┌──
## config.mk

```make
export PLATFORM = sky130hd
export DESIGN_NAME = serial_frame_deframer
export DESIGN_NICKNAME = d
export VERILOG_FILES = /design/src/rtl/deframer_pkg.sv /design/src/rtl/sipo_byte_collector.sv /design/src/rtl/serial_frame_deframer.sv
export SDC_FILE = /design/constraint.sdc
export NUM_CORES = 1
export LEC_CHECK = 0
export ABC_AREA = 1
export BUFFER_PORTS_ARGS = -buffer_cell sky130_fd_sc_hd__buf_2
export CAP_MARGIN = 25
export CORE_AREA = 2 2 61 63
export CTS_CLUSTER_DIAMETER = 50
export DETAILED_ROUTE_END_ITERATION = 16
export DIE_AREA = 0 0 63 65
export HOLD_SLACK_MARGIN = 0.03
export PLACE_DENSITY_LB_ADDON = 0.1
export SLEW_MARGIN = 10
export SYNTH_ARGS = -nofsm -noshare
export SYNTH_HDL_FRONTEND = slang
export SYNTH_SLANG_ARGS = --single-unit
```

## constraint.sdc

```tcl
create_clock -name clk -period 1.5 [get_ports clk]
set_input_delay 0.15 -clock clk [delete_from_list [all_inputs] [get_ports clk]]
set_output_delay 0.15 -clock clk [all_outputs]
set_load 0.03 [all_outputs]
```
└──
*Exercise goal*. Set down every record above exactly as given.

*Problem solution*.
## config.mk

```make
export PLATFORM = sky130hd
export DESIGN_NAME = serial_frame_deframer
export DESIGN_NICKNAME = d
export VERILOG_FILES = /design/src/rtl/deframer_pkg.sv /design/src/rtl/sipo_byte_collector.sv /design/src/rtl/serial_frame_deframer.sv
export SDC_FILE = /design/constraint.sdc
export NUM_CORES = 1
export LEC_CHECK = 0
export ABC_AREA = 1
export BUFFER_PORTS_ARGS = -buffer_cell sky130_fd_sc_hd__buf_2
export CAP_MARGIN = 25
export CORE_AREA = 2 2 61 63
export CTS_CLUSTER_DIAMETER = 50
export DETAILED_ROUTE_END_ITERATION = 16
export DIE_AREA = 0 0 63 65
export HOLD_SLACK_MARGIN = 0.03
export PLACE_DENSITY_LB_ADDON = 0.1
export SLEW_MARGIN = 10
export SYNTH_ARGS = -nofsm -noshare
export SYNTH_HDL_FRONTEND = slang
export SYNTH_SLANG_ARGS = --single-unit
```

## constraint.sdc

```tcl
create_clock -name clk -period 1.5 [get_ports clk]
set_input_delay 0.15 -clock clk [delete_from_list [all_inputs] [get_ports clk]]
set_output_delay 0.15 -clock clk [all_outputs]
set_load 0.03 [all_outputs]
```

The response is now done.